Quem financia um partido político ou dá um donativo para uma campanha eleitoral, raramente o faz apenas com a intenção de contribuir para a afirmação dos ideais em que acredita.
Por detrás do donativo está, normalmente, a expectativa do pequeno ou grande favor que se espera retribuido de quem alcança o poder.
Não será por acaso que nas eleições autárquicas , aqueles que estão no poder ou os que gozam de uma forte expectativa do alcançar, têm muitos mais meios ao seu dispor do que aqueles que, à partida, estão arredados da luta pela vitória eleitoral.
É do financiamento privado da actividade política que nasce a corrupção.

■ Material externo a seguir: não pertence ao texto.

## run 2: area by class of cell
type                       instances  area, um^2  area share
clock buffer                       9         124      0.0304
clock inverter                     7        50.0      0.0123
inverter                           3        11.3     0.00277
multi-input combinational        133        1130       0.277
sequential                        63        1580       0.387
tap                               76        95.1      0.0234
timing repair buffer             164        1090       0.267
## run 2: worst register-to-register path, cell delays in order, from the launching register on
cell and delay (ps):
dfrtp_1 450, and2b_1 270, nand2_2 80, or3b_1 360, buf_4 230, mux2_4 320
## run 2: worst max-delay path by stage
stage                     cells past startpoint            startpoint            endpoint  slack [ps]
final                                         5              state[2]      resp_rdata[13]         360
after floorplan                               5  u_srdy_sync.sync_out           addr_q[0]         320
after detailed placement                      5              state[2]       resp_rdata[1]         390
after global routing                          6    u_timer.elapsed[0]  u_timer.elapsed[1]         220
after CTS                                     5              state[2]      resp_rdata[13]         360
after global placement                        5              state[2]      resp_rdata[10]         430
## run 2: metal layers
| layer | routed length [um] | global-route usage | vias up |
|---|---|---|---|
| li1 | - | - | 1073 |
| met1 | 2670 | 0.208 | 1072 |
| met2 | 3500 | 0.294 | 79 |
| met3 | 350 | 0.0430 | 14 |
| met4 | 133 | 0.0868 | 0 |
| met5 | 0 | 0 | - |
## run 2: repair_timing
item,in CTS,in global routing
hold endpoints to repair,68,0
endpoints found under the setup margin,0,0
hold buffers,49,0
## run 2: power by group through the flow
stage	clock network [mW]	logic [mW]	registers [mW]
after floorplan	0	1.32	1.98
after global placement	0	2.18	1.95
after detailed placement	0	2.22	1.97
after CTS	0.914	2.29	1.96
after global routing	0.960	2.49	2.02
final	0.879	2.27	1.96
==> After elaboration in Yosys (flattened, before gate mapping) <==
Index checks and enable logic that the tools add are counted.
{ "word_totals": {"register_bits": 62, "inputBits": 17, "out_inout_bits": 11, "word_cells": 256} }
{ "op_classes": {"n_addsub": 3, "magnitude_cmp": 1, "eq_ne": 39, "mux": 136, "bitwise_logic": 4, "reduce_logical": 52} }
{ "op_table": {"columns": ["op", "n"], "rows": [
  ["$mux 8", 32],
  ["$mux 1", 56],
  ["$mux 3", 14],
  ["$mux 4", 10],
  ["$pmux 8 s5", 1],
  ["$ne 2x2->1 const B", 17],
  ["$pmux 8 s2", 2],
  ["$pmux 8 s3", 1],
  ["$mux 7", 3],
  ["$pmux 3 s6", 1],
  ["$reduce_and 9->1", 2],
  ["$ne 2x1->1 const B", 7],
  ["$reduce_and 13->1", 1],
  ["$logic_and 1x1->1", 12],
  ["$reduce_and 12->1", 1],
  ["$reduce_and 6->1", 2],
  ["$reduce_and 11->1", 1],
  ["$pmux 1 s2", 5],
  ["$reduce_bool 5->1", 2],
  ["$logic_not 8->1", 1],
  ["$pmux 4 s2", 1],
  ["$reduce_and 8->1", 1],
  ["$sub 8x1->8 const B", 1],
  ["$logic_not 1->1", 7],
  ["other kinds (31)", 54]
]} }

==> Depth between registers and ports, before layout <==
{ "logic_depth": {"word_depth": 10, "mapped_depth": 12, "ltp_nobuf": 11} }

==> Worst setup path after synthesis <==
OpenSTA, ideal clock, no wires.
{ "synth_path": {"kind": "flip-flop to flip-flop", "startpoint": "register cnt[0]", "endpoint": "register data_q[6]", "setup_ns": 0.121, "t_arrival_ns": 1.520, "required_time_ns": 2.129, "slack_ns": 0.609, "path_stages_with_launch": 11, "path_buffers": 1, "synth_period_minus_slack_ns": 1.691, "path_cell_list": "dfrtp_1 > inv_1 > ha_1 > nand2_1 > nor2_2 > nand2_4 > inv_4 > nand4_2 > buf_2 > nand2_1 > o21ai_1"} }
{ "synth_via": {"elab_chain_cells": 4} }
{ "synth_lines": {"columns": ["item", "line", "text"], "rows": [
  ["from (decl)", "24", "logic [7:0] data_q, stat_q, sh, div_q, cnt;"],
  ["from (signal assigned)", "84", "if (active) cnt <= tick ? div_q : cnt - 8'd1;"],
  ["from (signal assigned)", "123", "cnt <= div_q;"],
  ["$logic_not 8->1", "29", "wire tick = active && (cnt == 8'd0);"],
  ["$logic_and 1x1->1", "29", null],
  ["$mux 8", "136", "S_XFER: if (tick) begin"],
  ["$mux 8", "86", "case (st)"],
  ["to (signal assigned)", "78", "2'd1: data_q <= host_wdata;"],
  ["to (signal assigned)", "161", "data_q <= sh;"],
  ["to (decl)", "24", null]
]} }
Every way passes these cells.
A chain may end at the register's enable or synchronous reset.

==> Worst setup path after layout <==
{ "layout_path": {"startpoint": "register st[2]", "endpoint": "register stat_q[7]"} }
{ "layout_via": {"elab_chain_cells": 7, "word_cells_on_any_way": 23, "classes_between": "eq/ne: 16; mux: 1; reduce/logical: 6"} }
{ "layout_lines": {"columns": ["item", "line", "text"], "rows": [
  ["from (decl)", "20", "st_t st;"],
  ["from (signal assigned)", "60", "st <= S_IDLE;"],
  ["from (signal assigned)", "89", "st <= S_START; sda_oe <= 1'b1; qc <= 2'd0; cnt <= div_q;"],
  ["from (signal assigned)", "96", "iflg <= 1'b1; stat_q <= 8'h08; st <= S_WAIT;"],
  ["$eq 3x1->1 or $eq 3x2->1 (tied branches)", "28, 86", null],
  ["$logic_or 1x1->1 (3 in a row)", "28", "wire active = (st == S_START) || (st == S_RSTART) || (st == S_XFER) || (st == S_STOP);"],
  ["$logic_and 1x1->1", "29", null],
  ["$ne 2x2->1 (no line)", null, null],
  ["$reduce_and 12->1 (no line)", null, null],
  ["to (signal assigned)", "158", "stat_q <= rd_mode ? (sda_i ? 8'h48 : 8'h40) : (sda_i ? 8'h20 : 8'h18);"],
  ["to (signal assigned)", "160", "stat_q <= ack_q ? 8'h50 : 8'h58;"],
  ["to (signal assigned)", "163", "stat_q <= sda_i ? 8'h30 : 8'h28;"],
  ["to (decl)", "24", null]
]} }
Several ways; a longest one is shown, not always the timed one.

Financiamento público com regras que impunham aos partidos a obrigação de realizarem apenas acções que tenham por finalidade o esclarecimento dos cidadãos acerca das suas propostas, projectos e pessoas que cada um deles apresenta aos actos eleitorais, é o caminho para se acabar com
esta discussão recorrentes das contas partidárias.